**Task statement**. Write out the entries, please, from the line containing "share [%] |" through their final line, exactly and with nothing else.

§

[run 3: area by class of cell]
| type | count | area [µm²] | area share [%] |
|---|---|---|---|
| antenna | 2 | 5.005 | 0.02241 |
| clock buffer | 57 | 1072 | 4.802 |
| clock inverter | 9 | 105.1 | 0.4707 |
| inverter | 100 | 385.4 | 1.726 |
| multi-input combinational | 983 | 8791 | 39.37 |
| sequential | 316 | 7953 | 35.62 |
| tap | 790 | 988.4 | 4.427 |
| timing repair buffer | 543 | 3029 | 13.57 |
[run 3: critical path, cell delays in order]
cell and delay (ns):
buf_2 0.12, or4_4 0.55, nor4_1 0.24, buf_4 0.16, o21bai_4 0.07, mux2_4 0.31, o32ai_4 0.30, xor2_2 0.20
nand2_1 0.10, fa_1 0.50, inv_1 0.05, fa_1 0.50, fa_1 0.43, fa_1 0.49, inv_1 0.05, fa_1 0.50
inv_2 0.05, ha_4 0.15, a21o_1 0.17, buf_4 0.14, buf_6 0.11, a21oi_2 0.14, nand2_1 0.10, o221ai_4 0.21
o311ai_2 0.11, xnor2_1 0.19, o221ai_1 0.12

§

**Response box**.
| type | count | area [µm²] | area share [%] |
|---|---|---|---|
| antenna | 2 | 5.005 | 0.02241 |
| clock buffer | 57 | 1072 | 4.802 |
| clock inverter | 9 | 105.1 | 0.4707 |
| inverter | 100 | 385.4 | 1.726 |
| multi-input combinational | 983 | 8791 | 39.37 |
| sequential | 316 | 7953 | 35.62 |
| tap | 790 | 988.4 | 4.427 |
| timing repair buffer | 543 | 3029 | 13.57 |
[run 3: critical path, cell delays in order]
cell and delay (ns):
buf_2 0.12, or4_4 0.55, nor4_1 0.24, buf_4 0.16, o21bai_4 0.07, mux2_4 0.31, o32ai_4 0.30, xor2_2 0.20
nand2_1 0.10, fa_1 0.50, inv_1 0.05, fa_1 0.50, fa_1 0.43, fa_1 0.49, inv_1 0.05, fa_1 0.50
inv_2 0.05, ha_4 0.15, a21o_1 0.17, buf_4 0.14, buf_6 0.11, a21oi_2 0.14, nand2_1 0.10, o221ai_4 0.21
o311ai_2 0.11, xnor2_1 0.19, o221ai_1 0.12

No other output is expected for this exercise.